Here are some examples of valid arguments in English. (I’ve borrowed these from Pospesel, Arguments: Deductive Logic Exercises.) For each argument, first symbolize it, then construct a derivation to show that it is valid.
The purpose of these exercises is two-fold. First, they give you more practice symbolizing, and more practice constructing derivations. But, second, they help bring the two tasks together, showing you how we can use our tools to show that actual arguments presented in English are valid.
The Pragmatic Justification of Induction (see Salmon, The Foundations of Scientific Inference, pp. 52-54):
If there are uniformities in nature, then induction will work. If there is a method of inference about the future which works, then there are uniformities in nature. So, if induction does not work, then no method of inference about the future will work.

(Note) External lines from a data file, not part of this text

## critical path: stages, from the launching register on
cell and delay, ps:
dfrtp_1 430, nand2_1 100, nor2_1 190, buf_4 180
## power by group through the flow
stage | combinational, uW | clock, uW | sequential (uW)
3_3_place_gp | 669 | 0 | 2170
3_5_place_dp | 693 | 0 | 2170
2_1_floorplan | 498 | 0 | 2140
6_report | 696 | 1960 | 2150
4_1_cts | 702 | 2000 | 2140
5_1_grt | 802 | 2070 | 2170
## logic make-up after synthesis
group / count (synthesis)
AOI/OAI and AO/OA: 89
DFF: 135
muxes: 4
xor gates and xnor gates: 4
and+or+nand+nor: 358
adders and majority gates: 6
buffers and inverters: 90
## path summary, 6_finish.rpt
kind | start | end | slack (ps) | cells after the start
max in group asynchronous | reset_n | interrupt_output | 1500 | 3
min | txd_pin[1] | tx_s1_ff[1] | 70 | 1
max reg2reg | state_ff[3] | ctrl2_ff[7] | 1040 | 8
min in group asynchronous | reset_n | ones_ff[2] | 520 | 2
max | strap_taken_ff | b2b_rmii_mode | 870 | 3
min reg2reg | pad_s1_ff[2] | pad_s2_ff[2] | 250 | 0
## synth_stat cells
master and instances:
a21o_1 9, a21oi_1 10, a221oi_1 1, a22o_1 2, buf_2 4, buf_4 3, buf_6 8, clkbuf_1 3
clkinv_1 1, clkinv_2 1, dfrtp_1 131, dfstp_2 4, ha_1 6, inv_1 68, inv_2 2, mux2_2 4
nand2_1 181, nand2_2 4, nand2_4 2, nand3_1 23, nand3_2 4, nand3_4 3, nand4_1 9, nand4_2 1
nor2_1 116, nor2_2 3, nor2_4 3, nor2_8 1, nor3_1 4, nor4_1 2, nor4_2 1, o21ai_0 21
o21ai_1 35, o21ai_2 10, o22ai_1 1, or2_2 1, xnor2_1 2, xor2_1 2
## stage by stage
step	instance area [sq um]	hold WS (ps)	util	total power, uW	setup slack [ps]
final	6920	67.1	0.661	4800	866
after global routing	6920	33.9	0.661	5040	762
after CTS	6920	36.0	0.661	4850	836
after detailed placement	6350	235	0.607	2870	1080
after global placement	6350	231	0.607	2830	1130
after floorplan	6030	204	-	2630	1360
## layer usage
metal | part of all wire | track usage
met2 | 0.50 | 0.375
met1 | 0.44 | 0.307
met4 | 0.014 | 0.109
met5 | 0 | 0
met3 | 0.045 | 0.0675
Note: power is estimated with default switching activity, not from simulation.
### src/design/lsp_top_fix.sv
// Purpose: spare design file, holds no logic
// Assumes: nothing
// Notes: no module here
`timescale 1ns/1ps

### src/design/lsp_pkg.sv
// Purpose: shared constants and types of the light sensor register port
// Assumes: 100 MHz system clock, byte-wide registers behind a two-wire slave
// Notes: all offsets, field positions, reset values and timing counts live here
package lsp_pkg;

	// slave address, upper six bits fixed, low bit from the strap
	localparam logic [5:0] ADDR_UPPER = 6'h22;

	// register offsets
	localparam logic [7:0] OFF_OP_SETUP = 8'h00;
	localparam logic [7:0] OFF_RANGE_SETUP = 8'h01;
	localparam logic [7:0] OFF_COUNT_LOW = 8'h04;
	localparam logic [7:0] OFF_COUNT_HIGH = 8'h05;
	localparam logic [7:0] OFF_TALLY_LOW = 8'h06;
	localparam logic [7:0] OFF_TALLY_HIGH = 8'h07;

	// command bits carried in the register pointer byte
	localparam int PTR_RESTART_BIT = 7;
	localparam int PTR_IRQ_CLEAR_BIT = 6;

	// field positions in the range register
	localparam int RANGE_LSB = 2;
	localparam int RANGE_MSB = 3;

	// reset values
	localparam logic [7:0] OP_SETUP_RESET = 8'h00;
	localparam logic [7:0] RANGE_SETUP_RESET = 8'h00;
	localparam logic [15:0] DATA_RESET = 16'h0000;

	// conversion mode that produces light counts
	localparam logic [1:0] MODE_LIGHT = 2'h2;

	// internal oscillator rates and derived divider lengths
	localparam int CLK_KHZ = 100000;
	localparam int OSC_SLOW_KHZ = 342;
	localparam int OSC_FAST_KHZ = 684;
	localparam int OSC_DIV_SLOW = CLK_KHZ / OSC_SLOW_KHZ;
	localparam int OSC_DIV_FAST = CLK_KHZ / OSC_FAST_KHZ;

	// oscillator cycles per conversion for each width code
	localparam int CYC_W0 = 65536;
	localparam int CYC_W1 = 4096;
	localparam int CYC_W2 = 256;
	localparam int CYC_W3 = 16;

	// layout of the operation setup register
	typedef struct packed {
		logic converter_run_bit;
		logic power_down_bit;
		logic timing_source_select;
		logic zero_bit;
		logic conv_mode_hi;
		logic conv_mode_lo;
		logic cycle_width_hi;
		logic cycle_width_lo;
	} lsp_op_setup_t;

	// synchronised pin levels
	typedef struct packed {
		logic scl;
		logic sda;
		logic strap;
	} lsp_pins_t;

endpackage

### src/design/lsp_top.sv
// Purpose: register port and integration timing of a light-to-digital converter
// Assumes: scl, sda and strap are asynchronous pins; light level comes from
//   front-end logic on the same clock
// Notes: sda is open drain; the block only ever pulls it low
// What this block does
// - answer address 100010 plus strap level
// - compare seven bits, eighth is direction
// - master clocks; data line shared by phase
// - receiver pulls data low at acknowledge
// - setup registers hold until rewritten
// - two bytes show latest light result
// - two bytes show previous period cycle tally
// - result is sixteen-bit light count
// - internal mode: oscillator plus selectable counter
// - external mode: period between restart commands
// - four gain ranges, dim to bright
// - operation setup fields, bit four zero
// - range bits three and two only
// - pointer bit seven restarts integration
// - pointer bit six clears pending interrupt
// - width code picks 65536/4096/256/16 cycles
// - only mode code 10 converts
// - run bit and power-down gate converter
// - tally counts cycles, latched at period end
`timescale 1ns/1ps
module lsp_top #(
	parameter int CYC_SEL0 = lsp_pkg::CYC_W0,
	parameter int CYC_SEL1 = lsp_pkg::CYC_W1,
	parameter int CYC_SEL2 = lsp_pkg::CYC_W2,
	parameter int CYC_SEL3 = lsp_pkg::CYC_W3,
	parameter int DIV_SLOW = lsp_pkg::OSC_DIV_SLOW,
	parameter int DIV_FAST = lsp_pkg::OSC_DIV_FAST
) (
	input wire logic clock,
	input wire logic rst,
	input wire logic scl_in,
	input wire logic sda_in,
	output logic sda_out,
	output logic sda_oe,
	input wire logic addr_strap_pin,
	input wire logic [15:0] light_level,
	input wire logic irq_event,
	output lsp_pkg::lsp_op_setup_t op_setup,
	output logic [1:0] range_sel,
	output logic integ_end,
	output logic irq_pending
);

	// slave sequencer states
	typedef enum logic [2:0] {
		ST_IDLE,
		ST_ADDR,
		ST_REG,
		ST_WDATA,
		ST_RDATA,
		ST_WAIT
	} lsp_state_t;

	lsp_pkg::lsp_pins_t pins; // synchronised pins
	lsp_pkg::lsp_pins_t pins_prev_reg; // previous synchronised levels
	lsp_state_t state_reg; // sequencer state
	logic [3:0] bit_cnt_reg; // bits seen in current byte
	logic ack_phase_reg; // inside the ninth clock
	logic [7:0] shift_reg; // received byte
	logic [7:0] tx_reg; // byte being sent
	logic [7:0] ptr_reg; // selected register
	logic [7:0] wr_data_reg; // byte to store
	logic wr_stb_reg; // one-cycle store request
	logic restart_stb_reg; // one-cycle restart request
	logic clr_stb_reg; // one-cycle interrupt clear
	logic nack_reg; // master refused further data
	logic [15:0] count_reg; // latest light result
	logic [15:0] tally_reg; // latched cycle tally
	logic [15:0] tally_cnt_reg; // running cycle tally
	logic [16:0] cyc_cnt_reg; // oscillator cycles this period
	logic [8:0] osc_div_reg; // oscillator divider

	// pins enter through two flops
	lsp_sync2 #(
		.WIDTH(3)
	) u_sync (
		.clock(clock),
		.rst(rst),
		.async_in({scl_in, sda_in, addr_strap_pin}),
		.sync_out(pins)
	);

	// edge and condition detection on synchronised levels
	wire scl_rise = pins.scl && !pins_prev_reg.scl;
	wire scl_fall = !pins.scl && pins_prev_reg.scl;
	wire start_det = pins.scl && pins_prev_reg.scl && pins_prev_reg.sda && !pins.sda;
	wire stop_det = pins.scl && pins_prev_reg.scl && !pins_prev_reg.sda && pins.sda;
	wire busy = (state_reg != ST_IDLE) && (state_reg != ST_WAIT);
	wire byte_done = !ack_phase_reg && (bit_cnt_reg == 4'h8);

	// address compare: fixed upper bits, strap as bit zero
	wire [6:0] own_addr = {lsp_pkg::ADDR_UPPER, pins.strap};
	wire addr_match = (shift_reg[7:1] == own_addr);
	wire read_dir = shift_reg[0];

	// read selection
	wire [7:0] range_byte = {4'h0, range_sel, 2'h0};
	wire [7:0] rd_byte = (ptr_reg == lsp_pkg::OFF_OP_SETUP) ? op_setup :
		(ptr_reg == lsp_pkg::OFF_RANGE_SETUP) ? range_byte :
		(ptr_reg == lsp_pkg::OFF_COUNT_LOW) ? count_reg[7:0] :
		(ptr_reg == lsp_pkg::OFF_COUNT_HIGH) ? count_reg[15:8] :
		(ptr_reg == lsp_pkg::OFF_TALLY_LOW) ? tally_reg[7:0] :
		(ptr_reg == lsp_pkg::OFF_TALLY_HIGH) ? tally_reg[15:8] : 8'h00;

	// remember last levels for edge detection
	always_ff @(posedge clock) begin
		if (rst) begin
			pins_prev_reg <= '1;
		end else begin
			pins_prev_reg <= pins;
		end
	end

	// slave sequencer: bits shift in on rising scl, sda changes on falling scl
	always_ff @(posedge clock) begin
		if (rst) begin
			state_reg <= ST_IDLE;
			bit_cnt_reg <= 4'h0;
			ack_phase_reg <= 1'b0;
			shift_reg <= 8'h00;
			tx_reg <= 8'h00;
			ptr_reg <= 8'h00;
			wr_data_reg <= 8'h00;
			wr_stb_reg <= 1'b0;
			restart_stb_reg <= 1'b0;
			clr_stb_reg <= 1'b0;
			nack_reg <= 1'b0;
			sda_oe <= 1'b0;
		end else begin
			wr_stb_reg <= 1'b0;
			restart_stb_reg <= 1'b0;
			clr_stb_reg <= 1'b0;
			if (start_det) begin
				// start or repeated start: fresh address byte
				state_reg <= ST_ADDR;
				bit_cnt_reg <= 4'h0;
				ack_phase_reg <= 1'b0;
				sda_oe <= 1'b0;
			end else if (stop_det) begin
				// stop: let go of the line
				state_reg <= ST_IDLE;
				ack_phase_reg <= 1'b0;
				sda_oe <= 1'b0;
			end else if (scl_rise && busy) begin
				if (!ack_phase_reg) begin
					shift_reg <= {shift_reg[6:0], pins.sda};
					bit_cnt_reg <= bit_cnt_reg + 4'h1;
				end else begin
					// master answer after a byte we sent
					nack_reg <= pins.sda;
				end
			end else if (scl_fall && busy) begin
				if (byte_done) begin
					ack_phase_reg <= 1'b1;
					bit_cnt_reg <= 4'h0;
					case (state_reg)
						ST_ADDR: begin
							if (addr_match) begin
								sda_oe <= 1'b1;
							end else begin
								// not ours: ignore until next start
								state_reg <= ST_WAIT;
								ack_phase_reg <= 1'b0;
							end
						end
						ST_REG: begin
							sda_oe <= 1'b1;
							ptr_reg <= shift_reg;
							restart_stb_reg <= shift_reg[lsp_pkg::PTR_RESTART_BIT];
							clr_stb_reg <= shift_reg[lsp_pkg::PTR_IRQ_CLEAR_BIT];
						end
						ST_WDATA: begin
							sda_oe <= 1'b1;
							wr_data_reg <= shift_reg;
							wr_stb_reg <= 1'b1;
						end
						ST_RDATA: begin
							// master acknowledges, release line
							sda_oe <= 1'b0;
						end
						default: begin
							sda_oe <= 1'b0;
						end
					endcase
				end else if (ack_phase_reg) begin
					// end of ninth clock: next phase
					ack_phase_reg <= 1'b0;
					case (state_reg)
						ST_ADDR: begin
							if (read_dir) begin
								state_reg <= ST_RDATA;
								tx_reg <= rd_byte;
								sda_oe <= !rd_byte[7];
							end else begin
								state_reg <= ST_REG;
								sda_oe <= 1'b0;
							end
						end
						ST_REG: begin
							state_reg <= ST_WDATA;
							sda_oe <= 1'b0;
						end
						ST_WDATA: begin
							sda_oe <= 1'b0;
						end
						ST_RDATA: begin
							if (nack_reg) begin
								state_reg <= ST_WAIT;
								sda_oe <= 1'b0;
							end else begin
								tx_reg <= rd_byte;
								sda_oe <= !rd_byte[7];
							end
						end
						default: begin
							sda_oe <= 1'b0;
						end
					endcase
				end else if (state_reg == ST_RDATA) begin
					// next data bit, pulled low only for a zero
					tx_reg <= {tx_reg[6:0], 1'b0};
					sda_oe <= !tx_reg[6];
				end
			end
		end
	end

	// line value is always low; the enable does the signalling
	always_ff @(posedge clock) begin
		if (rst) begin
			sda_out <= 1'b0;
		end else begin
			sda_out <= 1'b0;
		end
	end

	// reset value of the range field, cut from the full register
	localparam logic [1:0] RANGE_SETUP_RESET_BITS =
		lsp_pkg::RANGE_SETUP_RESET[lsp_pkg::RANGE_MSB:lsp_pkg::RANGE_LSB];

	// setup registers change only on a store
	always_ff @(posedge clock) begin
		if (rst) begin
			op_setup <= lsp_pkg::OP_SETUP_RESET;
			range_sel <= RANGE_SETUP_RESET_BITS;
		end else if (wr_stb_reg) begin
			if (ptr_reg == lsp_pkg::OFF_OP_SETUP) begin
				op_setup <= {wr_data_reg[7:5], 1'b0, wr_data_reg[3:0]};
			end
			if (ptr_reg == lsp_pkg::OFF_RANGE_SETUP) begin
				range_sel <= wr_data_reg[lsp_pkg::RANGE_MSB:lsp_pkg::RANGE_LSB];
			end
		end
	end

	// pending interrupt: a new event wins over a clear
	always_ff @(posedge clock) begin
		if (rst) begin
			irq_pending <= 1'b0;
		end else if (irq_event) begin
			irq_pending <= 1'b1;
		end else if (clr_stb_reg) begin
			irq_pending <= 1'b0;
		end
	end

	// converter runs only when enabled, powered and in light mode
	wire [1:0] conv_mode = {op_setup.conv_mode_hi, op_setup.conv_mode_lo};
	wire active = op_setup.converter_run_bit && !op_setup.power_down_bit &&
		(conv_mode == lsp_pkg::MODE_LIGHT);

	// faster oscillator on the two upper ranges
	wire [8:0] div_max = range_sel[1] ? 9'(DIV_FAST - 1) : 9'(DIV_SLOW - 1);
	wire osc_tick = active && (osc_div_reg >= div_max); // at or past, so a range change cannot run away

	// cycles per conversion from the width code
	wire [1:0] width_code = {op_setup.cycle_width_hi, op_setup.cycle_width_lo};
	wire [16:0] cyc_target = (width_code == 2'h0) ? 17'(CYC_SEL0) :
		(width_code == 2'h1) ? 17'(CYC_SEL1) :
		(width_code == 2'h2) ? 17'(CYC_SEL2) : 17'(CYC_SEL3);

	// period ends at the target count, or past it after a width change, or on a restart command
	wire int_end = !op_setup.timing_source_select && osc_tick &&
		(cyc_cnt_reg >= (cyc_target - 17'h00001));
	wire ext_end = op_setup.timing_source_select && restart_stb_reg;
	wire period_end = active && (int_end || ext_end || restart_stb_reg);

	// internal oscillator divider, realigned at every period start
	always_ff @(posedge clock) begin
		if (rst) begin
			osc_div_reg <= 9'h000;
		end else if (!active || period_end || osc_tick) begin
			osc_div_reg <= 9'h000;
		end else begin
			osc_div_reg <= osc_div_reg + 9'h001;
		end
	end

	// cycle counters: held at zero while the converter is not active, cleared at each period end
	always_ff @(posedge clock) begin
		if (rst) begin
			cyc_cnt_reg <= 17'h00000;
			tally_cnt_reg <= 16'h0000;
		end else if (!active || period_end) begin
			cyc_cnt_reg <= 17'h00000;
			tally_cnt_reg <= 16'h0000;
		end else if (osc_tick) begin
			cyc_cnt_reg <= cyc_cnt_reg + 17'h00001;
			tally_cnt_reg <= tally_cnt_reg + 16'h0001;
		end
	end

	// result and tally latched at the end of each period
	always_ff @(posedge clock) begin
		if (rst) begin
			count_reg <= lsp_pkg::DATA_RESET;
			tally_reg <= lsp_pkg::DATA_RESET;
			integ_end <= 1'b0;
		end else begin
			integ_end <= period_end;
			if (period_end) begin
				count_reg <= light_level;
				tally_reg <= tally_cnt_reg + {15'h0000, osc_tick};
			end
		end
	end

endmodule

### src/design/lsp_sync2.sv
// Purpose: two-stage synchroniser for a bundle of asynchronous pin levels
// Assumes: each bit is an independent level
// Notes: first stage is read only by the second stage
`timescale 1ns/1ps
module lsp_sync2 #(
	parameter int WIDTH = 3
) (
	input wire logic clock,
	input wire logic rst,
	input wire logic [WIDTH-1:0] async_in,
	output logic [WIDTH-1:0] sync_out
);

	logic [WIDTH-1:0] meta_reg; // first stage, metastability catcher

	// two flops in a row
	always_ff @(posedge clock) begin
		if (rst) begin
			meta_reg <= '1;
			sync_out <= '1;
		end else begin
			meta_reg <= async_in;
			sync_out <= meta_reg;
		end
	end

endmodule

### config.mk
export PLATFORM = sky130hd
export DESIGN_NAME = lsp_top
export DESIGN_NICKNAME = d
export VERILOG_FILES = /design/src/design/lsp_top_fix.sv /design/src/design/lsp_pkg.sv /design/src/design/lsp_top.sv /design/src/design/lsp_sync2.sv
export SDC_FILE = /design/constraint.sdc
export NUM_CORES = 1
export LEC_CHECK = 0
export BUFFER_PORTS_ARGS = -buffer_cell sky130_fd_sc_hd__buf_2
export CORE_UTILIZATION = 61
export DETAILED_ROUTE_END_ITERATION = 6
export PLACE_DENSITY = 0.8
export SETUP_SLACK_MARGIN = 0.3
export SYNTH_ARGS = -nofsm -noshare
export SYNTH_HDL_FRONTEND = slang
export SYNTH_SLANG_ARGS = --single-unit
### constraint.sdc
create_clock -name clock -period 3.4 [get_ports clock]
set_input_delay 0.17 -clock clock [delete_from_list [all_inputs] [get_ports clock]]
set_output_delay 0.17 -clock clock [all_outputs]
set_load 0.01 [all_outputs]
# After elaboration in Yosys (flattened, before gate mapping)
# Cells that the tools add are included.
# op_classes
addsub	6
n_reduce_logical	65
n_mux	44
eq_ne	26
div	0
n_shift	0
n_mul	0
magnitude_cmp	2
bitwise_logic	7
# ops
operator	count
$mux W8	6
$eq A8 B3 Y1 const B	4
$mux W7	4
$logic_and A1 B1 Y1	18
$mux W3	6
$mux W9	2
$ne A3 B3 Y1 const B	6
$add A17 B1 Y17 const B	1
$ge A17 B17 Y1	1
$mux W17	1
$sub A17 B1 Y17 const B	1
$add A16 B1 Y16	1
$add A16 B1 Y16 const B	1
$mux W1	16
$mux W4	4
$reduce_and A4 Y1	4
$pmux W7 S2	1
$reduce_and A7 Y1	2
$mux W13	1
$reduce_and A6 Y1	2
$reduce_bool A2 Y1	6
$reduce_bool A3 Y1	4
$logic_not A1 Y1	10
$add A9 B1 Y9 const B	1
other kinds (29)	47
# word_totals
ram_bits	0
input_bits	22
mem_bits_ro	0
n_memories	0
latchBits	0
ff_bits	137
wordCells	182
output_inout_bits	14

# Longest topological paths before layout
# Gate-level depths: netlist of the first run.
# depth
depth_word	13
depth_mapped	14
depth_no_buf	13

# Cells and area by module
# Synthesis of the first run repeated with hierarchy kept, for this count alone.
# hier_totals
hier_cells	804
hier_area_um2	6734.0
# by_module_without_submodules
mod	seq_area_each_um2	instances	cells_per_inst	area_each_um2
lsp_top	2602.5	1	792	6576.3
lsp_sync2	120.1	1	12	157.7

# Least setup slack after synthesis of the first run
# Ideal clock, no wire load.
# synth_timing
path_kind	reg-to-reg
start	register range_sel[1]
end	register tally_reg[12]
setup_ps	86
stages_incl_launch_ff	12
setup_slack_ps	551
synth_period_minus_slack_ps	2849
path_buffers	1
arrival_ps	2763
required_ps	3314
cell_sequence	dfxtp_1 > ha_1 > a2111o_1 > o21ai_1 > inv_1 > buf_1 > ha_1 > ha_1 > nand3_1 > nor2_1 > xnor2_1 > a211oi_1
# synth_between
elab_chain_len	8
word_cells_on_any_way	9
classes_between	1 x add/sub; 1 x order compare; 1 x mux; 6 x reduce/logical
# synth_rtl
item	line	rtl
from (decl)	lsp_top.sv:44	output logic [1:0] range_sel,
from (signal assigned)	lsp_top.sv:256	range_sel <= wr_data_reg[lsp_pkg::RANGE_MSB:lsp_pkg::RANGE_LSB];
$mux W9 *	lsp_top.sv:278	wire [8:0] div_max = range_sel[1] ? 9'(DIV_FAST - 1) : 9'(DIV_SLOW - 1);
$ge A9 B9 Y1 *	lsp_top.sv:279	wire osc_tick = active && (osc_div_reg >= div_max);
$logic_and A1 B1 Y1 *	lsp_top.sv:279	
net osc_tick	lsp_top.sv:279	
branches (longest 5 deep; another with $add A16 B1 Y16)	--	
to (signal assigned)	lsp_top.sv:322	tally_reg <= lsp_pkg::DATA_RESET;
to (signal assigned)	lsp_top.sv:328	tally_reg <= tally_cnt_reg + {15'h0000, osc_tick};
to (decl)	lsp_top.sv:73	logic [15:0] tally_reg;
# Mark *: on every way through the listed nets, which the timed path passes.
# A chain may end at the register's enable or synchronous reset.

# Worst setup path after layout of the first run
# layout_timing
start	register op_setup[0] (netlist name)
end	register tally_reg[4]
# layout_between
elab_chain_len	10
word_cells_on_any_way	12
classes_between	1 x add/sub; 1 x order compare; 2 x eq/ne; 3 x mux; 5 x reduce/logical
# layout_rtl
item	line	rtl
from (decl)	lsp_top.sv:43	output lsp_pkg::lsp_op_setup_t op_setup,
from (signal assigned)	lsp_top.sv:249	op_setup <= lsp_pkg::OP_SETUP_RESET;
from (signal assigned)	lsp_top.sv:253	op_setup <= {wr_data_reg[7:5], 1'b0, wr_data_reg[3:0]};
$eq A2 B2 Y1	lsp_top.sv:285	(width_code == 2'h2) ? 17'(CYC_SEL2) : 17'(CYC_SEL3);
$mux W9	lsp_top.sv:285	
$mux W13	lsp_top.sv:284	(width_code == 2'h1) ? 17'(CYC_SEL1) :
$mux W17 *	lsp_top.sv:283	wire [16:0] cyc_target = (width_code == 2'h0) ? 17'(CYC_SEL0) :
$sub A17 B1 Y17 *	lsp_top.sv:289	(cyc_cnt_reg >= (cyc_target - 17'h00001));
$ge A17 B17 Y1 *	lsp_top.sv:289	
$logic_and A1 B1 Y1 *	lsp_top.sv:288	wire int_end = !op_setup.timing_source_select && osc_tick &&
$logic_or A1 B1 Y1 * (2 in a row)	lsp_top.sv:291	wire period_end = active && (int_end || ext_end || restart_stb_reg);
$logic_and A1 B1 Y1 *	lsp_top.sv:291	
# Mark *: on every way between the ends. The rest lies on a longest branch, timed or not.

==> metrics.cfg, run 1 <==
[outcome]
status = finished, final reports clean

[power]
p_comb_frac = 0.018
swShare = 0.1988
cellPowerDensity_nw_per_um2 = 463.3
p_int_w = 0.002841
p_clk_frac = 0.529
p_switching_w = 0.0007048
pwr-share-seq = 0.452
peakVddDrop_mv = 0.3821
cellLeakagePower_nw = 2.856

[floorplan]
coreArea_sq_um = 10420
ios = 36
start_util = 0.6364
num_rows = 37
die-width_um = 106.2
die_area_sq_um = 11290
die_h_um = 106.2

[placed_design]
gp_congestion = 0.8631
place_ws_ps = 509.1
placed_area_sq_um = 6794
numPortBuffers = 33
dp_hpwl_um = 10220

[job]
max-cap-violations = 0

[cells_and_area]
nets = 853
final_area_sq_um = 7652
area_growth_pct = 15.44
largest_register_ffs = 17
drive_above_1_share = 0.1390
n_antenna_cell = 0

[global_route]
grt_pass1_wl_um = 26340
grt_max_degree = 53
track_usage = 0.2978
grt-ovfl-total = 0
grt_pass1_vias = 5526
antenna_found_initial = 0

[synthesis]
ys_async_sr_fraction = 0
synth_edf_count = 0
yosys_warnings = 0
syn_area_sq_um = 6629
synth_cells = 773
yosysSeqAreaShare = 0.4107
ys_types = 75
synth-main-ff-cell = dfxtp_1
yosys_register_bits = 136
syn_avg_cell_area_sq_um = 8.575

[sta]
final_hold_viol_count = 0
finalCritPeriodShare = 0.8510
period_minus_slack_ps = 2893
fin_setup_tns_ps = 0
worst_slack_ps = 506.7
finalClockSkew_ps = 6.985
setup_viol = 0
worst_pin_slew_ps = 726.7
rsz0062_at_grt = no
fmax_mhz = 345.6
relSlewSlack = 0.5149
drv_slew = 0

[clocking]
cts_tree = built
clockBufferDepth = 2
clk_pin_slew_ps = 60
worstSkewPairLatency_ps = 540
cts.htree.levels = 4
cts_buffers = 17
clockRootBuffer = clkbuf_8
cts.sinks = 136

[critical_path]
rr_startpoint = op_setup[0]
path_cells = or2_2 > ha_1 > nand4_1 > or2_2 > a2111oi_2 > o211a_1 > buf_4 > nor3_1 > a211oi_1
cp.arrival_ps = 3330
setup.worst_path.class = reg -> reg
end_kind = flip-flop
slowest_delay_ps = 440
cp_max_fo = 32
crit_start = op_setup[0]
cpMaxStageDelayCell = dfxtp_1
cp_data_required_time_ps = 3840
worstSetupStartpointType = flip-flop
critical-path-top-cell-by-count = or2_2

[route]
drt_iter0_markers = 526
wire_per_inst_um = 16.64
first_pass_iters = 7
post_drt_via_cell_ratio = 6.112
ant_nets = 0
totalWireLength_um = 15900
num_vias = 5843
drc = 0

[hold_path]
worstHoldStart = rst
min_path_type = in -> reg

==> per-stage QoR <==
step                      std cells  power, W  utilization  hold slack, ps
after floorplan                 774  0.001666            -           273.8
after global placement          898  0.001682       0.6523           354.3
after detailed placement        898  0.001683       0.6523           354.5
after CTS                       949  0.003561       0.7296           128.9
after global routing            956  0.003644       0.7347           172.1
final                           956  0.003546       0.7347           146.1
==> critical path: cells and delay by family (launching register included) <==
family	cells	cell delay [ps]
fa+ha+maj	1	340
flops	1	440
buf+inv	1	280
compound gates	3	780
simple gates	4	950
==> layout make-up <==
| cell class | count | area [sq um] |
|---|---|---|
| sequential | 136 | 2723 |
| multi-input combinational | 569 | 3612 |
| fill | 778 | 2764 |
| inverter | 15 | 56.30 |
| timing repair buffer | 69 | 485.5 |
| clock buffer | 24 | 490.5 |
| clock inverter | 7 | 115.1 |
| tap | 136 | 170.2 |
==> power groups by stage <==
stage	clock network, W	registers [W]	logic (W)
final	0.00188	0.00160	0.0000653
after global routing	0.00197	0.00160	0.0000712
after floorplan	0	0.00164	0.0000294
after detailed placement	0	0.00164	0.0000455
after global placement	0	0.00164	0.0000443
after CTS	0.00189	0.00160	0.0000632
==> path summary, 6_finish.rpt <==
| path | slack (ps) | end | cells after the start |
|---|---|---|---|
| min reg2reg | 410 | u_sync.sync_out[2] | 1 |
| max reg2reg | 510 | tally_reg[4] | 9 |
| max | 510 | tally_reg[4] | 9 |
| min | 150 | ptr_reg[4] | 2 |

Do We All Descend from Adam and Eve?
Given that Cain married his sister, their marriage was incestuous. Adam and Eve were not the progenitors of the entire human race if Cain didn’t marry his sister. Hence Adam and Eve were the progenitors of the whole human race only if Cain’s marriage was incestuous.
Meaning is Conventional (see Locke, Essay Concerning Human Understanding, II 8):
The connection between words and the ideas for which they stand is arbitrary. Humans don’t share a common language. If there were a natural connection between words and the ideas they stand for, all humans would share a common language. And, further, the connection between words and the ideas is arbitrary if it is not natural.
‘Santa Claus does not exist’ is false (For discussion, see Quine, “On What There Is” Review of Metaphysics 1948; Richard Cartwright, “Negative Existentials,” Journal of Philosophy 1960, 629-630)
The sentence ‘Santa Claus does not exist’ is about Santa Claus. If it is about Santa Claus, then there is such a thing as Santa Claus. But if there is such a thing as Santa Claus, it is false. So the sentence ‘Santa Claus does not exist’ is false.
There is design in the world. Provided that there is design, there must be a designer. So there must be a designer of the world.
Consider the sentence, L: ‘L is not true’. Here are two valid arguments about L:
If L is true, then L is not true. So L is not true.
If L is not true, then L is true, so L is true.
Symbolize both arguments and show that they are valid. For your scheme of abbreviation, let T represent the sentence, ‘L is true’.